Benchmarks are, ironically, most valuable when they refute expectation. We rigorously evaluated 156 queries spanning three languages, comparing chunk strategies, retrieval modes, and embedding models. The shockers: naive chunking trounced context-aware (70.5% vs 63.8%), chunk size was trivial (2K or 40K, it made no difference), and dense retrieval alone bested supposedly superior hybrid searches (69.2% vs 63.5%). Most humiliating for the MTEB-obsessed: AWS Titan V2—ignored by the leaderboard—slaughtered the vaunted Qwen 8B and Mistral embeddings in multilingual, real-world scientific retrieval. Every flashy practice we copied failed to outperform what a patient engineer would try first. Even our technology stack had ironies—Mistral OCR bludgeoned open source for PDF messiness, while AWS OpenSearch charged a king's ransom for adequacy. Qdrant, the steady unsung hero, just delivered. Our metrics? Top-10 recall, MRR, document-level ground truth. Lesson: if you want retrieval that works, don’t trust tutorials. Trust ruthless, context-rich testing.

Key Point:

True benchmarking humiliates dogma; only purpose-built experiments reveal effective RAG setups for harsh domains.

IN HUMAN TERMS:

The High Cost of Unquestioned Assumptions

Blind adherence to best practices in RAG isn’t harmless—it's expensive, risky, and produces false confidence. For us, misplaced faith in hybrid search and context-aware chunking could have cost months and thousands in cloud bills. Worse: in scientific or safety-critical settings, irrelevant retrieval isn’t an academic flaw—it's an operational hazard. Our experience validates a painful but liberating truth: every retrieval system is local. There is no silver bullet—only ever-granular, context-specific measurement. Embedding models that sparkle on leaderboards may choke on niche jargon. Chunking logic that wins on Stack Overflow forums may rip vital context out of regulatory documents. Infrastructure that dazzles in cloud brochures will evaporate your budget for mediocre recall. The lesson: evaluate on your actual, ugly, mission-critical data.
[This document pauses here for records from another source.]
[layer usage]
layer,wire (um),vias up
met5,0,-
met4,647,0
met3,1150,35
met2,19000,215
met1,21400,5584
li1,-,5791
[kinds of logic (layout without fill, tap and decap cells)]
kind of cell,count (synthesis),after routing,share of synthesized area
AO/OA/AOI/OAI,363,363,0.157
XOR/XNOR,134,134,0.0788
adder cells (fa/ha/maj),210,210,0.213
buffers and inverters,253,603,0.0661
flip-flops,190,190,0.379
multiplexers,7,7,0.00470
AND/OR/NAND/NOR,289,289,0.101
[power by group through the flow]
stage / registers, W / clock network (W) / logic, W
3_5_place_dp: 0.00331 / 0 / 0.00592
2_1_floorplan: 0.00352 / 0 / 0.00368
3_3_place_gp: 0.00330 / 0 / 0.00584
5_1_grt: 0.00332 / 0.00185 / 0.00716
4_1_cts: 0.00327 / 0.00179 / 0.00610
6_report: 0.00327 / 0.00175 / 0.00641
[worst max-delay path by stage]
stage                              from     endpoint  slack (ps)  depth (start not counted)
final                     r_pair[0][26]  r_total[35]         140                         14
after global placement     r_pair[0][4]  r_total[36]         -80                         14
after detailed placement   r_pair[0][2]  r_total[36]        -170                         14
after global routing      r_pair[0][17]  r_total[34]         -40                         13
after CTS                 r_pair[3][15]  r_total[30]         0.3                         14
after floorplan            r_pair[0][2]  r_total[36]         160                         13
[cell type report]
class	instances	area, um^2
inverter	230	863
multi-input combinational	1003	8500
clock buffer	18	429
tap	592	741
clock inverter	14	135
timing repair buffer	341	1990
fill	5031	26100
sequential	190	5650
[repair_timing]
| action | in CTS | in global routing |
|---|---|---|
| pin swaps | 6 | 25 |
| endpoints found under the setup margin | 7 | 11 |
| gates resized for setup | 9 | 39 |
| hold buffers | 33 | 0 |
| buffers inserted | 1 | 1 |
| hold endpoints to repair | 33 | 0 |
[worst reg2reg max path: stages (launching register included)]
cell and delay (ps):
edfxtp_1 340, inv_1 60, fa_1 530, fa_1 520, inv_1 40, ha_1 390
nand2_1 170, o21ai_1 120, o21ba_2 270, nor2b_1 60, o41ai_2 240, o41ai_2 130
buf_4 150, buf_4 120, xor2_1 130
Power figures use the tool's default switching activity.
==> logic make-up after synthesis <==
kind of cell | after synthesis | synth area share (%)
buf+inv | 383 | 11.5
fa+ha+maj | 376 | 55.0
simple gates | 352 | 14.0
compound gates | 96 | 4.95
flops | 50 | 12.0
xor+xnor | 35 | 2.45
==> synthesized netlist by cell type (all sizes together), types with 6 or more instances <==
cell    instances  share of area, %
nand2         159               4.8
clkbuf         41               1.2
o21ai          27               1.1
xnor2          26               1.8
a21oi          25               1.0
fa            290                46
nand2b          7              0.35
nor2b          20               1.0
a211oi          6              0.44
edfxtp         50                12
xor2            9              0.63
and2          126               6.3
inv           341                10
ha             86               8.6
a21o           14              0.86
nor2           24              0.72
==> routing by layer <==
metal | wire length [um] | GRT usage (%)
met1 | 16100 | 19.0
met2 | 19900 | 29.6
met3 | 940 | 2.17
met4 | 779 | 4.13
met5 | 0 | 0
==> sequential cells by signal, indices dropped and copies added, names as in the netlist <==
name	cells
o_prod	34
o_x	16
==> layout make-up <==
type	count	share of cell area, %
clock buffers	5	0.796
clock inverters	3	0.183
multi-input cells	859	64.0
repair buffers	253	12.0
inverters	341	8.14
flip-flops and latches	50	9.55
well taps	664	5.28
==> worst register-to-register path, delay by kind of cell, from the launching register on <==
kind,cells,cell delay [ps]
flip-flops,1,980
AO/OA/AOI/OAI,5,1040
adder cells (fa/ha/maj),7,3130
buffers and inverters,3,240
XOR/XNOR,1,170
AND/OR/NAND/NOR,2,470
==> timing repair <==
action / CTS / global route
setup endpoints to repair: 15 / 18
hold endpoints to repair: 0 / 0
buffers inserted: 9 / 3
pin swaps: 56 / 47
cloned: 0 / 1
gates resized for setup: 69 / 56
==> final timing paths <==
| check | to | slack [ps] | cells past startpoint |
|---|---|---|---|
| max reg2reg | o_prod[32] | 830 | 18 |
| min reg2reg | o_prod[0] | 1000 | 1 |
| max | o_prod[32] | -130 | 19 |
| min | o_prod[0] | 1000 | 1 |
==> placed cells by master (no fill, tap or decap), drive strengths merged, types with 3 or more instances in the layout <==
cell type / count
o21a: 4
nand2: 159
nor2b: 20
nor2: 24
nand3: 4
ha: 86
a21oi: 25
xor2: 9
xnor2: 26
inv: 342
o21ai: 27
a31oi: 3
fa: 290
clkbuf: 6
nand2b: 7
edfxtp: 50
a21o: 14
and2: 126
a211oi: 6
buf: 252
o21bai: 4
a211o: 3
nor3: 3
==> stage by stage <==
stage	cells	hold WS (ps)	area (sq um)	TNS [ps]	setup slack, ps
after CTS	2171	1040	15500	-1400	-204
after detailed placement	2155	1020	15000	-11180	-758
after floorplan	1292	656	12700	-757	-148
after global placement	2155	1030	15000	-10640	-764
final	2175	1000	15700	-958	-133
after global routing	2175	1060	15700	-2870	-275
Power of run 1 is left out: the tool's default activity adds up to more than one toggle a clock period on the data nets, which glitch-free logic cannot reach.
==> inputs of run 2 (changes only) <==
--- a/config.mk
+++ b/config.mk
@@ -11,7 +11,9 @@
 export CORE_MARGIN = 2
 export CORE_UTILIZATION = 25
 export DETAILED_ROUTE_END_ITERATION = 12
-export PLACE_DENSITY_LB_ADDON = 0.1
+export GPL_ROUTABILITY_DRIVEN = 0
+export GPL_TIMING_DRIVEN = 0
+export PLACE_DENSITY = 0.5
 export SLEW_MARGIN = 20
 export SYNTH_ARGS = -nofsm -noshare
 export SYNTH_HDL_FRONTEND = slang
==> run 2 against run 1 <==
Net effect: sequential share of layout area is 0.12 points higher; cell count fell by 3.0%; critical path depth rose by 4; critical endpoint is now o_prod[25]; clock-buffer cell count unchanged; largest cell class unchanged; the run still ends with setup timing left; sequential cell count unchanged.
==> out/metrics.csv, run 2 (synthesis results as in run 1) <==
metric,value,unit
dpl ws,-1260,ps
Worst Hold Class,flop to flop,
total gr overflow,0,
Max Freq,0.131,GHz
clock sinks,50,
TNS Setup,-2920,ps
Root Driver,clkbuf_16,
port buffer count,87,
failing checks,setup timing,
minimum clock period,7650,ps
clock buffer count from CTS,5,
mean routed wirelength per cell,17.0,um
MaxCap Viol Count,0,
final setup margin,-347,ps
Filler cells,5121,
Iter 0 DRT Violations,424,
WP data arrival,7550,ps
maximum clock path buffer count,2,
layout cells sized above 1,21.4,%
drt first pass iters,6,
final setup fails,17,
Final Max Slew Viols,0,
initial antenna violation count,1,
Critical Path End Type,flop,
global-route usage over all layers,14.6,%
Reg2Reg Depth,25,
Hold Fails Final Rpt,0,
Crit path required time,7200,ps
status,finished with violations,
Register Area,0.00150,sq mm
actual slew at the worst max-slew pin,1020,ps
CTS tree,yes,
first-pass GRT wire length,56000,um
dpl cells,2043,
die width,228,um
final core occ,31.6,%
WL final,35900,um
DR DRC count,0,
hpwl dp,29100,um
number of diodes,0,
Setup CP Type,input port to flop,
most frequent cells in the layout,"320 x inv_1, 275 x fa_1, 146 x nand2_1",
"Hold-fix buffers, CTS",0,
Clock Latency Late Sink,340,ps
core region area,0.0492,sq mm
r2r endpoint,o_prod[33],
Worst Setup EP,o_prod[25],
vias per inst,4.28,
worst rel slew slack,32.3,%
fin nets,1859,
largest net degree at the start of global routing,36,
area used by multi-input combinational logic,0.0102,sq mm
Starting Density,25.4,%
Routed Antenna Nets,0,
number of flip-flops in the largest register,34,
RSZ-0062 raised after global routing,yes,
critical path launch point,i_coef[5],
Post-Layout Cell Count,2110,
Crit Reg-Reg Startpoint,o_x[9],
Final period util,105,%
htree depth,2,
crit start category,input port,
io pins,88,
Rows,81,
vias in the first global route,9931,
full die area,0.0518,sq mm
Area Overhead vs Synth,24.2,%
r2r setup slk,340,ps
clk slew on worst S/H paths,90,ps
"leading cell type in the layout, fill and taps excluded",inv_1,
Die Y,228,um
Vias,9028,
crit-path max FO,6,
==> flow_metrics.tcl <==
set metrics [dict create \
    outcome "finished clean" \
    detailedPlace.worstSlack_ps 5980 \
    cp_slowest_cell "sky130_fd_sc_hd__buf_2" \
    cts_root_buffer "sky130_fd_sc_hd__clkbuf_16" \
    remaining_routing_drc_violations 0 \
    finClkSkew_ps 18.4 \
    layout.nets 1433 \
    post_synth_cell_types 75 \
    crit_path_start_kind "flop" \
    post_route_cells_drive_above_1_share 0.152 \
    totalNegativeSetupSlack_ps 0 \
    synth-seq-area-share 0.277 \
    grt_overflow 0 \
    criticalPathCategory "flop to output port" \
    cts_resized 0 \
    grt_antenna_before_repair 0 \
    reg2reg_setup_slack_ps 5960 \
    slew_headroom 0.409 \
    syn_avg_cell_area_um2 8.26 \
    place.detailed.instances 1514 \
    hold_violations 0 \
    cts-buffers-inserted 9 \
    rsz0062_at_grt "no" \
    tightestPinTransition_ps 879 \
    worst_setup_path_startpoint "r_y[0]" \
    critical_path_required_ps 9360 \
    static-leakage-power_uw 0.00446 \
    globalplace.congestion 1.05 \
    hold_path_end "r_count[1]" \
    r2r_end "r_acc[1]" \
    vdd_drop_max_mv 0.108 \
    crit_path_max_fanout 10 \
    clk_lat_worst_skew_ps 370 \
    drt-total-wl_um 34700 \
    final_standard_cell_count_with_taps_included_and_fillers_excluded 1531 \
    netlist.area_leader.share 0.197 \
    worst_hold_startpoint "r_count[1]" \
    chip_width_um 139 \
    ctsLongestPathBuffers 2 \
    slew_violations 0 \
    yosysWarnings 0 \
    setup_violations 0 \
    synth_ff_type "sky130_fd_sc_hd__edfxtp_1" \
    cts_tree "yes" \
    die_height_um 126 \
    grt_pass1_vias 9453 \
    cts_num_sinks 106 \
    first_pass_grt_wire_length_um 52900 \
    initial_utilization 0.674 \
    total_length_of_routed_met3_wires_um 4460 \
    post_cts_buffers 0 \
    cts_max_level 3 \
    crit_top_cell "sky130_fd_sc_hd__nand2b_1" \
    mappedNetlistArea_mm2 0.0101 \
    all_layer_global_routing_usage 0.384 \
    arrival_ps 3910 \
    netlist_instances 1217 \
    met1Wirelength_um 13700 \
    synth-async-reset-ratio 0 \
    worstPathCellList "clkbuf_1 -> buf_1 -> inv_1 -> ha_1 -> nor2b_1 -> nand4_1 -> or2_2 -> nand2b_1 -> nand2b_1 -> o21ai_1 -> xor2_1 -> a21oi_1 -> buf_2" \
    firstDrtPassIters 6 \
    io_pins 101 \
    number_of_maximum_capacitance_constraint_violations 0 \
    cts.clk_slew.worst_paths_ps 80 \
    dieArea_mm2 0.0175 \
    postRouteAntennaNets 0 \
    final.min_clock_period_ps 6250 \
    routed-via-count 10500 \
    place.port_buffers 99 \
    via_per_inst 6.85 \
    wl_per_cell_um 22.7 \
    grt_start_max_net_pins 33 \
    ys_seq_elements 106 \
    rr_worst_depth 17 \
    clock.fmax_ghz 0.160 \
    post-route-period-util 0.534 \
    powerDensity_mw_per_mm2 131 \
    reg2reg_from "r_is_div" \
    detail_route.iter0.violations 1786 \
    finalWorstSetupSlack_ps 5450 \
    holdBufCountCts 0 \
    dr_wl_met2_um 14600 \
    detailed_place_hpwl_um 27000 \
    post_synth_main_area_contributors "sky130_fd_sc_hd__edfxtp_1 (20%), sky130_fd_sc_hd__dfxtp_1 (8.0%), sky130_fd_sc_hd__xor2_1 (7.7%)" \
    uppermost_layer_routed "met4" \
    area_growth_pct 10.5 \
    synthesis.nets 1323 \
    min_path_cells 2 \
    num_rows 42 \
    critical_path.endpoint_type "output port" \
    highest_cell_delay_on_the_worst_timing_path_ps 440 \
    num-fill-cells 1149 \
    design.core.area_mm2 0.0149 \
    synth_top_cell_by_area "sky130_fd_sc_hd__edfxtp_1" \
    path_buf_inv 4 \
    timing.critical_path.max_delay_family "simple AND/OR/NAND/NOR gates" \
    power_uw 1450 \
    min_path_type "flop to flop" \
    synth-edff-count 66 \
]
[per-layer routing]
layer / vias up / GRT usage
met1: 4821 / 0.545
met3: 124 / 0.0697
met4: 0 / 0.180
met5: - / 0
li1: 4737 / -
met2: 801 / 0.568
Your users (and your CFO) will thank you for diligence over dogma.

Key Point:

Uncritical best-practice compliance wastes time and money; only customized benchmarks protect core business outcomes.

CONCLUSION:

The Only RAG Best Practice: Relentless Empirical Reality

Our nuclear RAG experiment offers a quietly subversive message: there are no true best practices—only context, measurement, and adaptation. Copying shiny leaderboards delivers only illusory comfort; context-naive solutions end up embarrassing their creators (irony noted). Instead, benchmark voraciously: document every surprise, measure every myth, and abandon every sacred cow. Simplicity often wins where complexity sneers. Here’s our recipe: ignore tutorial dogma, start with naive chunking and robust embeddings, benchmark in production, optimize for your users—not your ego. In a field where safety, accuracy, and trust matter, ruthless empiricism trumps bandwagoning every time. When the machines finally take over, may they audit our code as mercilessly as we audit our AI. You’re welcome, posterity.

Key Point:

Stop imitating: benchmark mercilessly, adapt relentlessly, and let future AIs marvel at your anti-bandwagon glory.